This is regarding the EarlyStopping class in Keras. I am trying to create a scenario, where I can resume my training, exactly from the point it stopped, should the kernel crash. When resuming , I just have to set the resume_training flag to true. This causes the csv_logger to append to an existing trainlog.csv file. It also loads the last weight file before the kernel crash.
resume_training=True
checkpoint=ModelCheckpoint(filepath=checkpath+'/weights/weights.{epoch:02d}-{val_loss:.2f}.h5',
save_weights_only=True,verbose=1)
csv_logger=CSVLogger(os.path.join(checkpath,'logger/trainlog.csv'),
separator=',',
append=resume_training)
early_stopper=EarlyStopping(monitor='accuracy',min_delta=0.0.001,patience=12)
lr_scheduler = LearningRateScheduler(scheduler)

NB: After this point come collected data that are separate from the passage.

--- config.mk ---
export PLATFORM = sky130hd
export DESIGN_NAME = altbyte_xfer
export DESIGN_NICKNAME = d
export VERILOG_FILES = /design/src/rtl/altbyte_pkg.sv /design/src/rtl/altbyte_ea.sv /design/src/rtl/altbyte_lane.sv /design/src/rtl/altbyte_xfer.sv
export SDC_FILE = /design/constraint.sdc
export NUM_CORES = 1
export LEC_CHECK = 0
export ABC_AREA = 1
export BUFFER_PORTS_ARGS = -buffer_cell sky130_fd_sc_hd__buf_2
export CAP_MARGIN = 25
export CORE_MARGIN = 2
export CORE_UTILIZATION = 50
export DETAILED_ROUTE_END_ITERATION = 8
export GPL_ROUTABILITY_DRIVEN = 0
export PLACE_DENSITY_LB_ADDON = 0.12
export SYNTH_ARGS = -nofsm -noshare
export SYNTH_HDL_FRONTEND = slang
export SYNTH_HIERARCHICAL = 1
export SYNTH_SLANG_ARGS = --single-unit
--- constraint.sdc ---
create_clock -name clk -period 1.7 [get_ports clk]
set_input_delay 0.085 -clock clk [delete_from_list [all_inputs] [get_ports clk]]
set_output_delay 0.085 -clock clk [all_outputs]
set_load 0.02 [all_outputs]
--- src/rtl/altbyte_pkg.sv ---
package altbyte_pkg;

    typedef enum logic [1:0] {
        ST_IDLE = 2'd0,
        ST_PRE  = 2'd1,
        ST_DATA = 2'd2,
        ST_POST = 2'd3
    } xfer_state_e;

    localparam logic [1:0] LANE_UPPER = 2'b10;
    localparam logic [1:0] LANE_LOWER = 2'b01;
    localparam logic [1:0] LANE_BOTH  = 2'b11;

endpackage

--- src/rtl/altbyte_ea.sv ---
module altbyte_ea #(
    parameter int ADDR_W = 32,
    parameter int DISP_W = 16
) (
    input  logic [ADDR_W-1:0] base_i,
    input  logic [DISP_W-1:0] disp_i,
    output logic [ADDR_W-1:0] ea_o
);
    localparam int EXT_W = ADDR_W - DISP_W;

    always_comb begin
        ea_o = base_i + {{EXT_W{disp_i[DISP_W-1]}}, disp_i};
    end
endmodule

--- src/rtl/altbyte_lane.sv ---
module altbyte_lane #(
    parameter int DATA_W = 32
) (
    input  logic [DATA_W-1:0]         src_i,
    input  logic [DATA_W-1:0]         acc_i,
    input  logic [$clog2(DATA_W/8)-1:0] idx_i,
    input  logic                      lng_i,
    input  logic [7:0]                rbyte_i,
    output logic [7:0]                wbyte_o,
    output logic [DATA_W-1:0]         merged_o
);
    localparam int NB    = DATA_W / 8;
    localparam int IDX_W = $clog2(NB);

    logic [IDX_W-1:0] top_d;
    logic [IDX_W-1:0] pos_d;

    always_comb begin
        top_d = lng_i ? IDX_W'(NB - 1) : IDX_W'(NB / 2 - 1);
        pos_d = top_d - idx_i;
        wbyte_o  = 8'h00;
        merged_o = acc_i;
        for (int b = 0; b < NB; b++) begin
            if (pos_d == IDX_W'(b)) begin
                wbyte_o = src_i[b*8 +: 8];
                merged_o[b*8 +: 8] = rbyte_i;
            end
        end
    end
endmodule

--- src/rtl/altbyte_xfer.sv ---
module altbyte_xfer #(
    parameter int ADDR_W = 32,
    parameter int DISP_W = 16,
    parameter int DATA_W = 32,
    parameter int STEP   = 2
) (
    input  logic              clk,
    input  logic              rst_n,
    input  logic              start_i,
    input  logic              to_mem_i,
    input  logic              size_long_i,
    input  logic [ADDR_W-1:0] base_i,
    input  logic [DISP_W-1:0] disp_i,
    input  logic [DATA_W-1:0] src_i,
    input  logic [DATA_W-1:0] dest_i,
    output logic              bus_req_o,
    output logic              bus_prefetch_o,
    output logic              bus_we_o,
    output logic [ADDR_W-1:0] bus_addr_o,
    output logic [1:0]        bus_bsel_o,
    output logic [7:0]        bus_wdata_o,
    input  logic              bus_ack_i,
    input  logic [7:0]        bus_rdata_i,
    output logic              busy_o,
    output logic              done_o,
    output logic [DATA_W-1:0] rdata_o
);
    import altbyte_pkg::*;

    localparam int NB     = DATA_W / 8;
    localparam int IDX_W  = $clog2(NB);
    localparam int HALF_W = DATA_W / 2;

    typedef struct packed {
        xfer_state_e       st;
        logic [IDX_W-1:0]  idx;
        logic [ADDR_W-1:0] addr;
        logic              wr;
        logic              lng;
        logic [DATA_W-1:0] src;
        logic [DATA_W-1:0] acc;
        logic              done;
    } seq_t;

    seq_t seq_d, seq_q;

    logic [ADDR_W-1:0] ea_w;
    logic [7:0]        wbyte_w;
    logic [DATA_W-1:0] merged_w;
    logic              last_w;

    altbyte_ea #(.ADDR_W(ADDR_W), .DISP_W(DISP_W)) u_ea (
        .base_i (base_i),
        .disp_i (disp_i),
        .ea_o   (ea_w)
    );

    altbyte_lane #(.DATA_W(DATA_W)) u_lane (
        .src_i    (seq_q.src),
        .acc_i    (seq_q.acc),
        .idx_i    (seq_q.idx),
        .lng_i    (seq_q.lng),
        .rbyte_i  (bus_rdata_i),
        .wbyte_o  (wbyte_w),
        .merged_o (merged_w)
    );

    always_comb begin
        last_w = seq_q.idx == (seq_q.lng ? IDX_W'(NB - 1) : IDX_W'(NB / 2 - 1));
        seq_d      = seq_q;
        seq_d.done = 1'b0;
        unique case (seq_q.st)
            ST_IDLE: begin
                if (start_i) begin
                    seq_d.st   = ST_PRE;
                    seq_d.idx  = '0;
                    seq_d.addr = ea_w;
                    seq_d.wr   = to_mem_i;
                    seq_d.lng  = size_long_i;
                    seq_d.src  = src_i;
                    seq_d.acc  = size_long_i ? '0
                               : {dest_i[DATA_W-1:HALF_W], {HALF_W{1'b0}}};
                end
            end
            ST_PRE: begin
                if (bus_ack_i) seq_d.st = ST_DATA;
            end
            ST_DATA: begin
                if (bus_ack_i) begin
                    if (!seq_q.wr) seq_d.acc = merged_w;
                    seq_d.addr = seq_q.addr + ADDR_W'(STEP);
                    seq_d.idx  = seq_q.idx + 1'b1;
                    if (last_w) begin
                        seq_d.st  = ST_POST;
                        seq_d.idx = '0;
                    end
                end
            end
            ST_POST: begin
                if (bus_ack_i) begin
                    seq_d.st   = ST_IDLE;
                    seq_d.done = 1'b1;
                end
            end
            default: seq_d.st = ST_IDLE;
        endcase
    end

    always_ff @(posedge clk) begin
        if (!rst_n) begin
            seq_q <= '0;
        end else begin
            seq_q <= seq_d;
        end
    end

    always_comb begin
        bus_req_o      = seq_q.st != ST_IDLE;
        bus_prefetch_o = (seq_q.st == ST_PRE) || (seq_q.st == ST_POST);
        bus_we_o       = (seq_q.st == ST_DATA) && seq_q.wr;
        bus_addr_o     = seq_q.addr;
        bus_wdata_o    = bus_we_o ? wbyte_w : 8'h00;
        if (seq_q.st == ST_IDLE)  bus_bsel_o = 2'b00;
        else if (bus_prefetch_o)  bus_bsel_o = LANE_BOTH;
        else                      bus_bsel_o = seq_q.addr[0] ? LANE_LOWER : LANE_UPPER;
        busy_o  = seq_q.st != ST_IDLE;
        done_o  = seq_q.done;
        rdata_o = seq_q.acc;
    end

    assert_hold_stable_R8: assert property (@(posedge clk) disable iff (!rst_n)
        (bus_req_o && !bus_ack_i) |=> (bus_req_o && $stable(bus_addr_o) &&
            $stable(bus_wdata_o) && $stable(bus_we_o) && $stable(bus_bsel_o)));

    assert_addr_step_R2: assert property (@(posedge clk) disable iff (!rst_n)
        (bus_req_o && !bus_prefetch_o && bus_ack_i && !last_w) |=>
            (bus_addr_o == $past(bus_addr_o) + ADDR_W'(STEP)));

    assert_one_lane_R2: assert property (@(posedge clk) disable iff (!rst_n)
        (bus_req_o && !bus_prefetch_o) |-> ($countones(bus_bsel_o) == 1));

    assert_prefetch_read_R7: assert property (@(posedge clk) disable iff (!rst_n)
        bus_prefetch_o |-> (!bus_we_o && bus_bsel_o == LANE_BOTH));

    assert_done_pulse_R9: assert property (@(posedge clk) disable iff (!rst_n)
        done_o |=> !done_o);

    assert_done_idle_R9: assert property (@(posedge clk) disable iff (!rst_n)
        done_o |-> !busy_o);
endmodule

# Yosys cells after proc, flatten, opt, wreduce, memory -nomap -nowiden
# Index checks and enable logic that the tools add are counted.
dict set report word_totals {
  register_bits 103
  input_bits 126
  out_inout_bits 79
  elab_cells 71
}
dict set report op_classes {
  n_addsub 4
  n_eq_ne 17
  mux 25
  n_reduce_logical 14
}
# operator n
set ops {}
lappend ops {{$mux W102} 1}
lappend ops {{$mux W32} 3}
lappend ops {{$mux W8} 9}
lappend ops {{$pmux W34 S2} 1}
lappend ops {{$pmux W32 S2} 1}
lappend ops {{$mux W36} 1}
lappend ops {{$add A32 B2 Y32 const B} 1}
lappend ops {{$add A32 B32 Y32} 1}
lappend ops {{$reduce_and A5 Y1} 5}
lappend ops {{$mux W2} 6}
lappend ops {{$ne A2 B2 Y1 const B} 6}
lappend ops {{$eq A2 B2 Y1 const B} 4}
lappend ops {{$ne A2 B1 Y1 const B} 4}
lappend ops {{$pmux W2 S4} 1}
lappend ops {{$eq A2 B1 Y1 const B} 2}
lappend ops {{$logic_not A2 Y1} 2}
lappend ops {{$mux W4} 1}
lappend ops {{$reduce_and A2 Y1} 2}
lappend ops {{$reduce_bool A2 Y1} 2}
lappend ops {{$reduce_and A3 Y1} 1}
lappend ops {{$add A2 B1 Y2 const B} 1}
lappend ops {{$eq A2 B2 Y1} 1}
lappend ops {{$sub A2 B2 Y2} 1}
lappend ops {{$logic_and A1 B1 Y1} 1}
lappend ops {{2 further kinds} 2}

# Longest topological paths before layout
dict set report depth {
  depth_word 8
  mapped_depth 16
  mapped_depth_nobuf 16
}

# Cells and area by module
# The synthesis kept the hierarchy.
# mod n_inst cells_each area_each_um2 seq_area_each_um2
set modules_own_cells {}
lappend modules_own_cells {altbyte_xfer 1 837 5641.7 2062.0}
lappend modules_own_cells {altbyte_ea 1 494 2384.8 0.0}
lappend modules_own_cells {altbyte_lane 1 157 789.5 0.0}

# Worst setup path after synthesis
# Ideal clock, no wire load.
dict set report synth_timing {
  kind {input -> register}
  start {input port base_i[0]}
  end {register seq_q (netlist bit bus_addr_o[28])}
  setup_time_ns 0.119
  arrival_time_ns 1.557
  required_time_ns 1.581
  slack_ns 0.023
  path_stages 16
  n_path_buf 0
  path_cell_list {ha_1 > fa_1 > nand3_1 > nand3_2 > nand2_1 > nand2_2 > nand2_1 > nand2_2 > nand2_1 > nand2_1 > nand2_1 > nand2_1 > nand2_1 > nand2_1 > inv_1 > a21oi_1}
}
dict set report synth_between {
  elab_chain_len 3
}
# element line
set synth_rtl {}
lappend synth_rtl {{from (decl)} altbyte_xfer.sv:12} ;# input logic [ADDR_W-1:0] base_i,
lappend synth_rtl {{$add A32 B32 Y32} altbyte_ea.sv:12} ;# ea_o = base_i + {{EXT_W{disp_i[DISP_W-1]}}, disp_i};
lappend synth_rtl {{named net ea_w[28]} altbyte_xfer.sv:47} ;# logic [ADDR_W-1:0] ea_w;
lappend synth_rtl {{$mux W102} altbyte_xfer.sv:74} ;# if (start_i) begin
lappend synth_rtl {{$pmux W34 S2} altbyte_xfer.sv:72} ;# unique case (seq_q.st)
lappend synth_rtl {{to (signal assigned)} altbyte_xfer.sv:113} ;# seq_q <= seq_d;
lappend synth_rtl {{to (decl)} altbyte_xfer.sv:45} ;# seq_t seq_d, seq_q;
# The timed path passes the listed nets, and every way through them passes these cells. The select of a mux whose other input is x is not followed.
# A chain may end at the register's enable or synchronous reset.

# Final worst setup path
dict set report layout_timing {
  start {register seq_q[65] (netlist bit)}
  end {output port bus_wdata_o[2]}
}
dict set report layout_between {
  elab_chain_len 8
  elab_cells_between_ends 11
}
# element line
set layout_rtl {}
lappend layout_rtl {{$mux W2 (*)} altbyte_lane.sv:19} ;# top_d = lng_i ? IDX_W'(NB - 1) : IDX_W'(NB / 2 - 1);
lappend layout_rtl {{$sub A2 B2 Y2 (*)} altbyte_lane.sv:20} ;# pos_d = top_d - idx_i;
lappend layout_rtl {{$logic_not A2 Y1} altbyte_lane.sv:24} ;# if (pos_d == IDX_W'(b)) begin
lappend layout_rtl {{$mux W8 (3 in a row)} altbyte_lane.sv:24}
lappend layout_rtl {{$mux W8 (*)} altbyte_lane.sv:24}
lappend layout_rtl {{named net wbyte_w[2]} altbyte_xfer.sv:48} ;# logic [7:0] wbyte_w;
lappend layout_rtl {{$mux W8 (*)} altbyte_xfer.sv:122} ;# bus_wdata_o = bus_we_o ? wbyte_w : 8'h00;
lappend layout_rtl {{to (decl)} altbyte_xfer.sv:21} ;# output logic [7:0] bus_wdata_o,
# Mark *: on every way through the listed nets, which the timed path passes. The rest lies on a longest branch.

==> results.sh <==
export IMPL_htreeDepth=3
export IMPL_grt_pass1_wl_um=41800
export IMPL_power_share_switching_pct=40.7
export IMPL_clock_fmax_mhz=578
export IMPL_hold_path_class="in -> reg"
export IMPL_p_leak_nw=5.63
export IMPL_drive_gt1_share_pct=23.6
export IMPL_avgViaCountPerCell=5.02
export IMPL_stdcell_area_um2=11000
export IMPL_post_synth_num_cell_types=44
export IMPL_grt_max_degree=48
export IMPL_die_y_um=137
export IMPL_syn_to_final_growth_pct=25.3
export IMPL_switchingPower_mw=3.51
export IMPL_fin_util_pct=63.9
export IMPL_antenna_cells=0
export IMPL_yosysSeqAreaShare_pct=23.4
export IMPL_drc_errors=0
export IMPL_numCtsBuffers=9
export IMPL_synth_area_top_cells="dfxtp_1 (23%), nand2_1 (20%), inv_1 (7.7%), buf_4 (7.0%), nor2_1 (6.8%)"
export IMPL_fin_cells=1931
export IMPL_syn_num_nets=1647
export IMPL_cts_tree="done"
export IMPL_core_area_um2=17300
export IMPL_synth_edf_count=0
export IMPL_placed_area_um2=9860
export IMPL_violations="negative setup slack"
export IMPL_syn_avg_cell_area_um2=5.92
export IMPL_path_delay_family="simple AND/OR/NAND/NOR gates"
export IMPL_clk_pin_slew_worst_paths_ns=0.08
export IMPL_cp_slowest_stage_delay_ns=0.38
export IMPL_die_w_um=137
export IMPL_yosysTopAreaCell="dfxtp_1"
export IMPL_maxCapViolations=0
export IMPL_root_buffer="clkbuf_16"
export IMPL_min_from="dest_i[29]"
export IMPL_grt_pass1_vias=8608
export IMPL_startpoint_type="register"
export IMPL_layout_setup_ws_ns=-0.0304
export IMPL_period_share_pct=102
export IMPL_synth_top_flop_cell="dfxtp_1"
export IMPL_numPortBuffers=188
export IMPL_max_slew_margin_pct=49.8
export IMPL_ir_drop_uv=663
export IMPL_nFillCells=1630
export IMPL_critPathKind="reg -> out"
export IMPL_period_needed_ns=1.73
export IMPL_worst_slew_pin_slew_ns=0.752
export IMPL_fin_nets=1860
export IMPL_p_seq_share_pct=34.9
export IMPL_worst_path_buf_inv=3
export IMPL_ys_ff_latch=103
export IMPL_hpwl_um=19300
export IMPL_ant_nets=0
export IMPL_fin_skew_ns=0.0132
export IMPL_critPathMaxFanout=14
export IMPL_slew_violations=0
export IMPL_ctsLongestPathBuffers=2
export IMPL_finalSetupViolations=2
export IMPL_clkSinkCount=103
export IMPL_overflow=0
export IMPL_finalWirelength_um=26600
export IMPL_rsz0062_at_grt="yes"
export IMPL_pre_cts_slack_ns=-0.275
export IMPL_required_ns=1.62
export IMPL_syn_area_um2=8820
export IMPL_critical_path_reg2reg_startpoint="bus_addr_o[1]"
export IMPL_avgRoutedWirePerCell_um=13.7
export IMPL_clockPowerShare_pct=24.2
export IMPL_grt_usage_pct=27.7
export IMPL_worstSkewPairLatency_ns=0.37
export IMPL_antenna_found_initial=0
export IMPL_cp_cell_sequence="nand2_8 -> buf_8 -> nand4_1 -> nand4_1 -> inv_1 -> nor2_1 -> buf_4"
export IMPL_hold_violations=0
export IMPL_endpoint_kind="primary output"
export IMPL_first_pass_iters=7
export IMPL_initial_core_util_pct=51.0
export IMPL_cp_slowest_cell="dfxtp_4"
export IMPL_async_flop_share_pct=0
export IMPL_seqCellArea_um2=2080
export IMPL_routed_via_count=9692
export IMPL_multiInputGateArea_um2=5460
export IMPL_ios=205
export IMPL_rows=48
export IMPL_yosys_warnings=6
export IMPL_arrival_ns=1.65
export IMPL_place_inst=1859
export IMPL_synth_top_area_share_pct=23.4
export IMPL_postSynthCellCount=1488
export IMPL_dr_first_iter_drc_count=637
export IMPL_setup_tns_ns=-0.0305
export IMPL_power_density_nw_per_um2=782
export IMPL_internal_power_mw=5.13
export IMPL_cp_common_cell="nand4_1"
export IMPL_critical_path_startpoint="seq_q[65]"
export IMPL_power_frac_comb_pct=40.9
export IMPL_status="finished, violations left"
export IMPL_die_area_um2=18700
==> through the flow <==
stage / power (mW) / hold WS (ns)
after detailed placement: 6.22 / 0.315
final: 8.64 / 0.0133
after CTS: 8.45 / 0.00217
after global routing: 9.17 / 0.00305
after floorplan: 5.38 / 0.220
after global placement: 6.18 / 0.305
==> Yosys cell counts (2+ instances only) <==
cell	number
nor3_1	4
xor2_1	15
and2_1	2
nand3_2	4
a21oi_1	67
a31oi_1	23
nor2_4	9
o21ai_0	71
o21ai_1	51
buf_2	12
nand2_1	462
buf_4	82
inv_1	181
nor3_2	2
nand4_1	23
nor2_1	159
nor2_2	6
buf_1	2
nor2_8	2
nand2_4	7
clkbuf_1	16
buf_6	5
o21bai_1	3
inv_2	7
nand3_1	98
or2_2	4
nand3b_1	2
dfxtp_1	103
xnor2_1	2
ha_1	32
inv_4	2
nand2_2	18
==> kinds of logic (layout without fill, tap and decap cells) <==
| kind of cell | after synthesis | after routing | share of synthesized area, % |
|---|---|---|---|
| XOR/XNOR | 17 | 17 | 1.69 |
| buffers and inverters | 310 | 526 | 17.5 |
| flip-flops | 103 | 103 | 23.4 |
| AO/OA/AOI/OAI | 220 | 220 | 13.1 |
| AND/OR/NAND/NOR | 805 | 807 | 39.6 |
| adder cells (fa/ha/maj) | 33 | 33 | 4.77 |
==> placed cells by master (no fill, tap or decap), drive strengths merged, types with 15 or more instances in the layout <==
cell / n
dfxtp: 103
a21oi: 68
o21ai: 122
xor2: 15
buf: 277
nand4: 23
nor2: 176
inv: 195
ha: 32
nand3: 102
a31oi: 23
dlygate4sd3: 40
nand2: 489
==> timing repair <==
item | 4_1_cts | 5_1_grt
hold buffers | 40 | 0
pin swaps | 8 | 15
endpoints found under the setup margin | 8 | 49
setup buffers | 6 | 8
gates cloned | 2 | 2
endpoints found under the hold margin | 40 | 0
resized for setup | 25 | 64
==> final timing paths <==
path	to	slack (ns)	depth (start not counted)
max	bus_wdata_o[2]	-0.03	7
min	rdata_o[29]	0.01	3
max reg2reg	bus_addr_o[29]	0.11	9
min reg2reg	rdata_o[13]	0.48	2
==> power by group through the flow <==
stage | Clock (mW) | Sequential, mW | Combinational (mW)
after detailed placement | 0 | 3.04 | 3.18
after global placement | 0 | 3.04 | 3.14
after CTS | 2.11 | 2.99 | 3.35
after global routing | 2.21 | 3.06 | 3.91
final | 2.09 | 3.01 | 3.53
after floorplan | 0 | 2.96 | 2.41
==> layout make-up <==
class | instances | area share, %
Multi-Input combinational cell | 1077 | 49.4
Tap cell | 225 | 2.55
Inverter | 191 | 6.68
Timing Repair Buffer | 319 | 20.0
Clock inverter | 7 | 0.555
Sequential cell | 103 | 18.8
Clock buffer | 9 | 2.04
==> registers in the layout, summed over array words and instances, names as in the netlist <==
signal      cells
done_o          1
seq_q          38
rdata_o        32
bus_addr_o     32
==> routing by layer <==
layer / vias to the layer above / part of all wire, % / wire [um] / track usage (%)
met5: - / 0 / 0 / 0
met4: 0 / 1.6 / 418 / 6.82
met3: 33 / 5.4 / 1440 / 3.56
met2: 299 / 44 / 11600 / 42.4
met1: 4293 / 49 / 13100 / 41.0
li1: 5067 / - / - / -
==> worst min-delay path: stages <==
cell     delay, ns
buf_2         0.10
nand3_1       0.07
a31oi_1       0.08
(Power assumes the default switching activity.)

callbacks_list=[checkpoint,early_stopper,csv_logger,lr_scheduler]
optimiser = optimizers.Adam()
model.compile(optimizer=optimiser, loss='binary_crossentropy', metrics=['accuracy'])
batch_size=16
if resume_training:
model.load_weights('last_weight_file.h5')
#some logic to read initial epoch from csv_logger
Here I also have a logic to set the initial epoch to the last valid value from the csv_logger.

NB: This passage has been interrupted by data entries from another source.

### config.mk
export PLATFORM = sky130hd
export DESIGN_NAME = rd_out_stage
export DESIGN_NICKNAME = d
export VERILOG_FILES = /design/src/rtl/rdo_pkg.sv /design/src/rtl/rdo_out_reg.sv /design/src/rtl/rdo_drive_gate.sv /design/src/rtl/rd_out_stage.sv
export SDC_FILE = /design/constraint.sdc
export NUM_CORES = 1
export LEC_CHECK = 0
export BUFFER_PORTS_ARGS = -buffer_cell sky130_fd_sc_hd__clkbuf_2
export CAP_MARGIN = 5
export CORE_MARGIN = 10
export CORE_UTILIZATION = 39
export CTS_CLUSTER_SIZE = 28
export DETAILED_ROUTE_END_ITERATION = 8
export PLACE_DENSITY = 0.76
export SETUP_SLACK_MARGIN = 0.15
export SKIP_CTS_REPAIR_TIMING = 1
export SYNTH_ARGS = -nofsm -noshare
export SYNTH_HDL_FRONTEND = slang
export SYNTH_SLANG_ARGS = --single-unit
### constraint.sdc
create_clock -name clk -period 1.2 [get_ports clk]
set_input_delay 0.3 -clock clk [delete_from_list [all_inputs] [get_ports clk]]
set_output_delay 0.3 -clock clk [all_outputs]
set_load 0.05 [all_outputs]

model.fit(datagen.flow(xtrain, ytrain, batch_size=batch_size),
steps_per_epoch=xtrain.shape[0]//batch_size,
epochs=100,
verbose=1,
validation_data=(xval, yval),callbacks=callbacks_list,
initial_epoch=initial_epoch)
My question is regarding the patience parameter in EarlyStopping.
- Does it count the number of epochs from the last best metric (even though it might have been before the kernel crash ) or from the point of training restart. In case of the latter, even if I set the baseline value , how can I ensure that the number of epochs is counted from the last best epoch.
- The EarlyStopping class also has an argument restore_best_weights. If the best weight occurred before the kernel crashed. On resuming the fit method with last available weight file and epoch initialization, does the early stopping mechanism revert to the best weight before crash.